Dont be afraid to PM me if you’ve something more personal to ask, but i hope that helped you hun x


how dose one know when the are ready to have sex for the first time
how dose on know when they are ready to have sex
Reply 13
Well in all honesty, I think the first thing to fully consider, is in terms of fully understanding sexual consent and the consequences sex can have (pregnancy STI’s). Not just the basic elements, I mean fully understanding the responsibility sex can have.

Sex is just an act. Its the emotional elements that matter, that make you ready to want it, to know you’re ready. It is one of those few times where you are completely vulnerable, honest with nowhere to hide.

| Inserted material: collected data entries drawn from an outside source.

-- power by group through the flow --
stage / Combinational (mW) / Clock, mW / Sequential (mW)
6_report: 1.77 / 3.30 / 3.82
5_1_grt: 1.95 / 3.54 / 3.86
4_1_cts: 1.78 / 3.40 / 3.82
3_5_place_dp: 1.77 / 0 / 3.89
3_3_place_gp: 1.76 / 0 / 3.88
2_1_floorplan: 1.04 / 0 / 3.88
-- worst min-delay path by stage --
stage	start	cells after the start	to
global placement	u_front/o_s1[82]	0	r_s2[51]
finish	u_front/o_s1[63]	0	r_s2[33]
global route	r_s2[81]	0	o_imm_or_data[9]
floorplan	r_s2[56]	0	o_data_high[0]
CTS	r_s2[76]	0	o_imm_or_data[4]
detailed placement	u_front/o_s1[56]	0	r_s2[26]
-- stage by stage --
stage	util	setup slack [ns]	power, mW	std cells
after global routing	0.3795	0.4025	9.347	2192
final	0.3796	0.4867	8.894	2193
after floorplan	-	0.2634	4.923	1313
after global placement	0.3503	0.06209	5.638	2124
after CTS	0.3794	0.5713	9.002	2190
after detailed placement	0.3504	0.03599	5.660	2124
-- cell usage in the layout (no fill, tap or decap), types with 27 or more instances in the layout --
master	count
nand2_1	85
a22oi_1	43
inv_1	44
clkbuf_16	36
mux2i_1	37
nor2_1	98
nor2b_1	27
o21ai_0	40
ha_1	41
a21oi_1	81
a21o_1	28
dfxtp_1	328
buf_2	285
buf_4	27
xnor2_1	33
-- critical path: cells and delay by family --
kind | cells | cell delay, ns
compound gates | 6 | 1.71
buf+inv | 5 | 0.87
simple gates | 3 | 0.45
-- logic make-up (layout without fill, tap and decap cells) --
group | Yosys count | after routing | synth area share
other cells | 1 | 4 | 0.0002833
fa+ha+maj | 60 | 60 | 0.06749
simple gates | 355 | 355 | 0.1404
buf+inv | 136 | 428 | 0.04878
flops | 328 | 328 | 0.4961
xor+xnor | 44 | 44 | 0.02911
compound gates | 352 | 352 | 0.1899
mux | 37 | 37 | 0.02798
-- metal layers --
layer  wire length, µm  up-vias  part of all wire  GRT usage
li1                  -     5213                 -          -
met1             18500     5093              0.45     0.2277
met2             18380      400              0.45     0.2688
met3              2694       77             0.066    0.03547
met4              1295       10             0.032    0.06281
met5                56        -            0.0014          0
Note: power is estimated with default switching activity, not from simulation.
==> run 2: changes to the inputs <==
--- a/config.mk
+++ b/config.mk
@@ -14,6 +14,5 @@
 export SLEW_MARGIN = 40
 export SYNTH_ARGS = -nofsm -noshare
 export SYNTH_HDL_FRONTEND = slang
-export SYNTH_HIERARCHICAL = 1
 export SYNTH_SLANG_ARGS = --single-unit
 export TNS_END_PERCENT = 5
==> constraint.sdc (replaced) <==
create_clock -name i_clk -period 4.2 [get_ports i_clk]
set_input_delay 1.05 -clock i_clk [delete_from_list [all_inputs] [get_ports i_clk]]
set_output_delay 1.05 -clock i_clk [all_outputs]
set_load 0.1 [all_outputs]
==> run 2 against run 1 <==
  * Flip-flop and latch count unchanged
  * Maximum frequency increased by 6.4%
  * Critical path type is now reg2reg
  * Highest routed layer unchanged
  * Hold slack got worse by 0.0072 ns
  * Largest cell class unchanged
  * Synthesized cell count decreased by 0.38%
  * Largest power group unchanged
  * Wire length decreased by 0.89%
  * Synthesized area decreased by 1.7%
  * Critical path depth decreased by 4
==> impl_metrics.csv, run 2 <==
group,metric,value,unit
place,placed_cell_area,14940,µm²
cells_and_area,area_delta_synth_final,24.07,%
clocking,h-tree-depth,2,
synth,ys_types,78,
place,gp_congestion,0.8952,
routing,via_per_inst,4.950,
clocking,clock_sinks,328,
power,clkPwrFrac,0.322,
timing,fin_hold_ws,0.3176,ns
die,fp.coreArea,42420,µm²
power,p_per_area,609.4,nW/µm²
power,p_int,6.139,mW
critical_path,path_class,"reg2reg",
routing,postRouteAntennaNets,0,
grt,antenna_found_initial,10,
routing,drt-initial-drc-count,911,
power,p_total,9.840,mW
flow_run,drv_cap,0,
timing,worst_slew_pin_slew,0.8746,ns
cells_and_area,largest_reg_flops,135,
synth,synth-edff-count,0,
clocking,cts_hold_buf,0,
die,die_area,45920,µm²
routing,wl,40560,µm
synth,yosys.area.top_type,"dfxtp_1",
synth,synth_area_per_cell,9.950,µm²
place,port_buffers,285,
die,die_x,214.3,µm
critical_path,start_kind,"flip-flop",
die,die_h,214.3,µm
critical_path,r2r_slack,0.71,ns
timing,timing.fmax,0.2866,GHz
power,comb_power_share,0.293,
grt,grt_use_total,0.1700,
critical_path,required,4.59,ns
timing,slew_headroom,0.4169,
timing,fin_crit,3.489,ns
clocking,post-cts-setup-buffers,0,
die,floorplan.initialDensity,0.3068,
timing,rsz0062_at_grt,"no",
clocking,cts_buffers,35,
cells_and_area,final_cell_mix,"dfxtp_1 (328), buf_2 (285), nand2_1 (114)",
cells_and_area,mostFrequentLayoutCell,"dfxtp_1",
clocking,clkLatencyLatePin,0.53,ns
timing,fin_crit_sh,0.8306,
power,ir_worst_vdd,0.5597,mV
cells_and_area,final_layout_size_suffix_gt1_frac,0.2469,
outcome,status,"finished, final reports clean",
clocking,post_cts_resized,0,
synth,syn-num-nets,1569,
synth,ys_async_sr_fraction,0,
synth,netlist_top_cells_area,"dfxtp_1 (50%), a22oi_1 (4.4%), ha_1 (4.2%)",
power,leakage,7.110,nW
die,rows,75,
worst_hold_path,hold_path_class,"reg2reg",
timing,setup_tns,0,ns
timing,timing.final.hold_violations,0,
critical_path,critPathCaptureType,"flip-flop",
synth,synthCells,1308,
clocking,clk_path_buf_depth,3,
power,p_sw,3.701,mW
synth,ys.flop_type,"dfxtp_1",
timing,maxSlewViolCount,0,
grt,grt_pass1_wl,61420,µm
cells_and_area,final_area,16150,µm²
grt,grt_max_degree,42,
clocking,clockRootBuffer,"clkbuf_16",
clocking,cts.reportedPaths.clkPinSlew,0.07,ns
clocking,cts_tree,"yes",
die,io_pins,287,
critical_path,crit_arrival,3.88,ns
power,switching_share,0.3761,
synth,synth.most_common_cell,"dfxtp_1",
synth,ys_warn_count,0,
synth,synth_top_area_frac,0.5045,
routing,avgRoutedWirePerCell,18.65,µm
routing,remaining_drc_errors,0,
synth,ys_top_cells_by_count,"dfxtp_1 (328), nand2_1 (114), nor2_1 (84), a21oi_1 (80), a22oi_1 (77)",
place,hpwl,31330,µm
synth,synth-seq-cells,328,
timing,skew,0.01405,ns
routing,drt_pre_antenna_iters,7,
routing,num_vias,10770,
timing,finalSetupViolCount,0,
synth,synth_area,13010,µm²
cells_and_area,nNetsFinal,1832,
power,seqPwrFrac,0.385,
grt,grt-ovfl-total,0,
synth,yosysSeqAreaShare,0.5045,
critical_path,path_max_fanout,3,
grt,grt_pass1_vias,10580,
### config.mk
export PLATFORM = sky130hd
export DESIGN_NAME = zero_cross_waveform_capture
export DESIGN_NICKNAME = d
export VERILOG_FILES = /design/src/hdl/zcwc_pkg.sv /design/src/hdl/zcwc_store.sv /design/src/hdl/zero_cross_waveform_capture.sv
export SDC_FILE = /design/constraint.sdc
export NUM_CORES = 2
export LEC_CHECK = 0
export ABC_CLOCK_PERIOD_IN_PS = 5400
export BUFFER_PORTS_ARGS = -buffer_cell sky130_fd_sc_hd__buf_2
export CAP_MARGIN = 10
export CORE_UTILIZATION = 40
export CTS_CLUSTER_SIZE = 25
export DETAILED_ROUTE_END_ITERATION = 10
export HOLD_SLACK_MARGIN = 0.08
export PLACE_DENSITY = 0.6
export SYNTH_ARGS = -nofsm -noshare
export SYNTH_HDL_FRONTEND = slang
export SYNTH_SLANG_ARGS = --single-unit
### constraint.sdc
create_clock -name aclk -period 5.4 [get_ports aclk]
set_input_delay 0.54 -clock aclk [delete_from_list [all_inputs] [get_ports aclk]]
set_output_delay 0.54 -clock aclk [all_outputs]
set_load 0.01 [all_outputs]
$ cat src/hdl/ptbl_pkg.sv
package ptbl_pkg;

  // Item opcodes.
  typedef enum logic [1:0] {
    OP_QUERY = 2'd0,
    OP_WR_ANGLE = 2'd1,
    OP_WR_SPEED = 2'd2,
    OP_WR_ENTRY = 2'd3
  } opcode_t;

  // Configuration register indexes.
  localparam logic CFG_ANGLE_USED = 1'b0;
  localparam logic CFG_SPEED_USED = 1'b1;

  // Datapath commands from the controller.
  typedef enum logic [3:0] {
    CMD_NONE,
    CMD_CAPTURE,
    CMD_WRITE,
    CMD_SRCH_A,
    CMD_SRCH_S,
    CMD_READ,
    CMD_LOAD_DIV,
    CMD_DIV_STEP,
    CMD_STORE_DIV,
    CMD_FINISH
  } cmd_t;

  // Status back to the controller.
  typedef struct packed {
    logic is_query;
    logic zero_query;
    logic srch_done;
    logic read_done;
    logic div_done;
  } status_t;

endpackage
$ cat config.mk
export PLATFORM = sky130hd
export DESIGN_NAME = mlag_sweep_ctrl
export DESIGN_NICKNAME = d
export VERILOG_FILES = /design/src/rtl/mlag_pkg.sv /design/src/rtl/mlag_sweep_ctrl.sv
export SDC_FILE = /design/constraint.sdc
export NUM_CORES = 1
export LEC_CHECK = 0
export BUFFER_PORTS_ARGS = -buffer_cell sky130_fd_sc_hd__clkbuf_2
export CORE_ASPECT_RATIO = 1.1
export CORE_UTILIZATION = 55
export DETAILED_ROUTE_END_ITERATION = 6
export HOLD_SLACK_MARGIN = 0.02
export PLACE_DENSITY = 0.8
export SLEW_MARGIN = 10
export SYNTH_ARGS = -nofsm -noshare
export SYNTH_HDL_FRONTEND = slang
export SYNTH_SLANG_ARGS = --single-unit
$ cat constraint.sdc
create_clock -name aclk -period 4.8 [get_ports aclk]
set_clock_uncertainty 0.2 [all_clocks]
set_input_delay 0.72 -clock aclk [delete_from_list [all_inputs] [get_ports aclk]]
set_output_delay 0.72 -clock aclk [all_outputs]
set_load 0.01 [all_outputs]
[config.mk]
export PLATFORM = sky130hd
export DESIGN_NAME = mlag_rule_unit
export DESIGN_NICKNAME = d
export VERILOG_FILES = /design/src/rtl/mlag_pkg.sv /design/src/rtl/mlag_rule_unit.sv
export SDC_FILE = /design/constraint.sdc
export NUM_CORES = 1
export LEC_CHECK = 0
export ABC_AREA = 1
export ABC_CLOCK_PERIOD_IN_PS = 7500
export BUFFER_PORTS_ARGS = -buffer_cell sky130_fd_sc_hd__buf_2
export CAP_MARGIN = 20
export CORE_MARGIN = 2
export CORE_UTILIZATION = 58
export CTS_CLUSTER_SIZE = 10
export DETAILED_ROUTE_END_ITERATION = 6
export PLACE_DENSITY = 0.86
export SLEW_MARGIN = 10
export SYNTH_ARGS = -nofsm -noshare
export SYNTH_HDL_FRONTEND = slang
export SYNTH_SLANG_ARGS = --single-unit
[constraint.sdc]
create_clock -name aclk -period 7.5 [get_ports aclk]
set_input_delay 1.5 -clock aclk [delete_from_list [all_inputs] [get_ports aclk]]
set_output_delay 1.5 -clock aclk [all_outputs]
set_load 0.02 [all_outputs]
[src/rtl/mlag_pkg.sv]
// ----------------------------------------------------------------------------
// mlag_pkg
// Shared types and constants of the masked life automaton grid.
// ----------------------------------------------------------------------------
package mlag_pkg;

    localparam int unsigned CODE_W        = 8;
    localparam int unsigned PASS_W        = 8;
    localparam int unsigned RULE_W        = 2;
    localparam int unsigned OP_W          = 2;
    localparam int unsigned ROW_FIELD_W   = 6;
    localparam int unsigned COL_FIELD_W   = 6;
    localparam int unsigned STEP_W        = 4;
    localparam int unsigned COUNT_W       = 4;
    localparam int unsigned REG_IDX_W     = 3;
    localparam int unsigned APB_ADDR_W    = 5;
    localparam int unsigned APB_DATA_W    = 32;
    localparam int unsigned S_TDATA_W     = 24;
    localparam int unsigned M_TDATA_W     = 16;

    // Neighborhood sequence of one interior cell: read center, then eight
    // neighbors; read data arrives in the cycle after its read address.
    localparam logic [STEP_W-1:0] STEP_CENTER      = 4'd0;
    localparam logic [STEP_W-1:0] STEP_CENTER_DATA = 4'd1;
    localparam logic [STEP_W-1:0] STEP_FIRST_NB    = 4'd2;
    localparam logic [STEP_W-1:0] STEP_LAST_NB     = 4'd8;
    localparam logic [STEP_W-1:0] STEP_FINAL       = 4'd9;

    localparam logic [COUNT_W-1:0] SURVIVE_MIN = 4'd2;
    localparam logic [COUNT_W-1:0] SURVIVE_MAX = 4'd3;
    localparam logic [COUNT_W-1:0] BIRTH_COUNT = 4'd3;

    typedef enum logic [OP_W-1:0] {
        OP_WRITE = 2'd0,
        OP_READ  = 2'd1,
        OP_RUN   = 2'd2
    } op_t;

    typedef enum logic [RULE_W-1:0] {
        RULE_LIFE  = 2'd0,
        RULE_CLEAN = 2'd1,
        RULE_FILL  = 2'd2
    } rule_t;

    typedef enum logic [REG_IDX_W-1:0] {
        REG_RULE_MODE   = 3'd0,
        REG_PASS_COUNT  = 3'd1,
        REG_EMPTY_CODE  = 3'd2,
        REG_LIVE_CODE   = 3'd3,
        REG_FROZEN_CODE = 3'd4
    } reg_idx_t;

    typedef enum logic {
        SEQ_IDLE  = 1'b0,
        SEQ_SWEEP = 1'b1
    } seq_state_t;

    typedef enum logic [1:0] {
        OFF_ZERO  = 2'd0,
        OFF_MINUS = 2'd1,
        OFF_PLUS  = 2'd2
    } off_t;

    typedef struct packed {
        off_t row_off;
        off_t col_off;
    } nb_off_t;

    typedef struct packed {
        logic [RULE_W-1:0] rule_mode;
        logic [CODE_W-1:0] empty_code;
        logic [CODE_W-1:0] live_code;
        logic [CODE_W-1:0] frozen_code;
    } cfg_t;

    typedef struct packed {
        logic load_center;
        logic add_live;
        logic copy;
    } step_ctl_t;

    function automatic nb_off_t nb_offset(input logic [STEP_W-1:0] step);
        nb_off_t off;
        off.row_off = OFF_ZERO;
        off.col_off = OFF_ZERO;
        case (step)
            4'd1: begin off.row_off = OFF_MINUS; off.col_off = OFF_MINUS; end
            4'd2: begin off.row_off = OFF_MINUS; off.col_off = OFF_ZERO;  end
            4'd3: begin off.row_off = OFF_MINUS; off.col_off = OFF_PLUS;  end
            4'd4: begin off.row_off = OFF_ZERO;  off.col_off = OFF_MINUS; end
            4'd5: begin off.row_off = OFF_ZERO;  off.col_off = OFF_PLUS;  end
            4'd6: begin off.row_off = OFF_PLUS;  off.col_off = OFF_MINUS; end
            4'd7: begin off.row_off = OFF_PLUS;  off.col_off = OFF_ZERO;  end
            4'd8: begin off.row_off = OFF_PLUS;  off.col_off = OFF_PLUS;  end
            default: begin off.row_off = OFF_ZERO; off.col_off = OFF_ZERO; end
        endcase
        return off;
    endfunction

endpackage

[src/rtl/mlag_rule_unit.sv]
// ----------------------------------------------------------------------------
// mlag_rule_unit
// Shared neighbor counter and rule evaluator, fed one cell code per cycle.
// ----------------------------------------------------------------------------
module mlag_rule_unit
    import mlag_pkg::*;
(
    input  logic              aclk,
    input  cfg_t              cfg,
    input  step_ctl_t         ctl,
    input  logic [CODE_W-1:0] rd_data,
    output logic [CODE_W-1:0] wr_data
);

    logic [CODE_W-1:0]  center_reg;
    logic [COUNT_W-1:0] count_reg;
    logic               live_hit;
    logic [COUNT_W-1:0] total;

    assign live_hit = (rd_data == cfg.live_code);
    assign total    = count_reg + COUNT_W'(live_hit);

    always_ff @(posedge aclk) begin
        if (ctl.load_center) begin
            center_reg <= rd_data;
            count_reg  <= '0;
        end else if (ctl.add_live) begin
            count_reg  <= total;
        end
    end

    // total already includes the last neighbor, which arrives in the write cycle
    always_comb begin
        wr_data = center_reg;
        if (ctl.copy) begin
            wr_data = rd_data;
        end else if (center_reg != cfg.frozen_code) begin
            case (cfg.rule_mode)
                RULE_LIFE: begin
                    if (center_reg == cfg.live_code) begin
                        if (total < SURVIVE_MIN || total > SURVIVE_MAX) begin
                            wr_data = cfg.empty_code;
                        end
                    end else if (total == BIRTH_COUNT) begin
                        wr_data = cfg.live_code;
                    end
                end
                RULE_CLEAN: begin
                    if (total < SURVIVE_MIN) begin
                        wr_data = cfg.empty_code;
                    end
                end
                RULE_FILL: begin
                    if (total > SURVIVE_MAX) begin
                        wr_data = cfg.live_code;
                    end
                end
                default: wr_data = center_reg;
            endcase
        end
    end

endmodule

# [Word level (Yosys, flattened, before mapping)]
# Index checks and enable logic that the tools add are counted.
[totals] ff_bits=12 inputBits=38 output_inout_bits=8 elab_cells=21
[classes] addsub=1 order_cmp=2 eq_ne=6 muxes=8 n_reduce_logical=2
[ops] cell="$mux 8" count=7
[ops] cell="$pmux 8 s3" count=1
[ops] cell="$eq 8x8->1" count=2
[ops] cell="$ne 8x8->1" count=1
[ops] cell="$add 4x1->4" count=1
[ops] cell="$eq 4x2->1 const B" count=1
[ops] cell="$gt 4x2->1 const B" count=1
[ops] cell="$lt 4x2->1 const B" count=1
[ops] cell="$eq 2x1->1 const B" count=1
[ops] cell="$eq 2x2->1 const B" count=1
[ops] cell="$logic_not 2->1" count=1
[ops] cell="$logic_or 1x1->1" count=1

# [Depth between registers and ports, before layout]
# Gate-level depths: netlist of the first run.
[logic_depth] word_depth=9 depth_mapped=17 ltp_nobuf=16

# [Least setup slack after synthesis of the first run]
# OpenSTA, ideal clock, no wires.
[synth_timing] path_kind="in2out" start="input cfg[12] (netlist bit)" end="output wr_data[5]" arrival_ns=3.583 required_time_ns=6.000 slack_ns=2.417 cell_stages=16 n_path_buf=2 path_cell_list="clkbuf_1 xnor2_1 nand4_1 nor4_1 ha_1 ha_1 buf_2 nand2_1 clkinv_1 nand3_2 nand2_1 nand3_1 nand3_1 nand2_1 nand2_1 nand2_1"
[synth_between] elab_chain_len=9 word_cells_on_any_way=15 cone_classes="add/sub (1); order compare (2); eq/ne (3); mux (8); reduce/logical (1)"
[synth_rtl] element="start, declared" line_no="mlag_rule_unit.sv:9" rtl="input cfg_t cfg,"
[synth_rtl] element="$eq 8x8->1 *" line_no="mlag_rule_unit.sv:20" rtl="assign live_hit = (rd_data == cfg.live_code);"
[synth_rtl] element="$add 4x1->4 *" line_no="mlag_rule_unit.sv:21" rtl="assign total = count_reg + COUNT_W'(live_hit);"
[synth_rtl] element="net total[1]" line_no="mlag_rule_unit.sv:18" rtl="logic [COUNT_W-1:0] total;"
[synth_rtl] element="$lt 4x2->1 or $gt 4x2->1 (tied branches)" line_no="mlag_rule_unit.sv:41, mlag_rule_unit.sv:49, mlag_rule_unit.sv:54"
[synth_rtl] element="$logic_or 1x1->1" line_no="mlag_rule_unit.sv:41" rtl="if (total < SURVIVE_MIN || total > SURVIVE_MAX) begin"
[synth_rtl] element="$mux 8" line_no="mlag_rule_unit.sv:41"
[synth_rtl] element="$mux 8" line_no="mlag_rule_unit.sv:40" rtl="if (center_reg == cfg.live_code) begin"
[synth_rtl] element="$pmux 8 s3 *" line_no="mlag_rule_unit.sv:38" rtl="case (cfg.rule_mode)"
[synth_rtl] element="$mux 8 *" line_no="mlag_rule_unit.sv:37" rtl="end else if (center_reg != cfg.frozen_code) begin"
[synth_rtl] element="$mux 8 *" line_no="mlag_rule_unit.sv:35" rtl="if (ctl.copy) begin"
[synth_rtl] element="end, declared" line_no="mlag_rule_unit.sv:12" rtl="output logic [CODE_W-1:0] wr_data"
# The timed path passes the listed nets; every way through them passes the cells marked *.

# [Final worst setup path of the first run]
[layout_timing] start="input cfg[11] (netlist bit)" end="output wr_data[4]"
[layout_between] elab_chain_len=9 word_cells_on_any_way=15 cone_classes="add/sub (1); order compare (2); eq/ne (3); mux (8); reduce/logical (1)"
[layout_rtl] element="$eq 8x8->1" line_no="mlag_rule_unit.sv:20"
[layout_rtl] element="$add 4x1->4" line_no="mlag_rule_unit.sv:21"
[layout_rtl] element="$lt 4x2->1 or $gt 4x2->1 (tied branches)" line_no="mlag_rule_unit.sv:41, mlag_rule_unit.sv:49, mlag_rule_unit.sv:54"
[layout_rtl] element="$logic_or 1x1->1" line_no="mlag_rule_unit.sv:41"
[layout_rtl] element="$mux 8" line_no="mlag_rule_unit.sv:41"
[layout_rtl] element="$mux 8" line_no="mlag_rule_unit.sv:40"
[layout_rtl] element="$pmux 8 s3 *" line_no="mlag_rule_unit.sv:38"
[layout_rtl] element="$mux 8 *" line_no="mlag_rule_unit.sv:37"
[layout_rtl] element="$mux 8 *" line_no="mlag_rule_unit.sv:35"
# Every way passes the cells marked *; elsewhere a longest branch is shown, timed or not.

Just you and that person, and that feeling can be a bit much for some people, if it is for you, it might be better to wait. Some people have trouble with the idea of being nervous the first time (which is so normal) and id say if you cant be comfortable with newness or the idea of being quite open, it might be better to wait.

Virginity isn't a personality trait or something undesirable to try and get rid of.

Equally sex isn’t something to go into with idea of “good ive had sex to say I have” or “I got that over with”

Sex can be incredibly enjoyable and a liberating experience, but at the end of the day, it can be an incredibly emotional experience. Not emotional in the sense of it has to be with love (it doesn’t) but emotional in the sense that it involves listening to yourself, your worries, your emotions. If your gut tells you you’re not ready, you probably are not.

Sex isn't a race, or some game with winner and loser. Everyone has their own pace, and you should act accordingly to your own.
(edited 3 years ago)
It's like being in a moshpit of naked obese people until you wet yourself.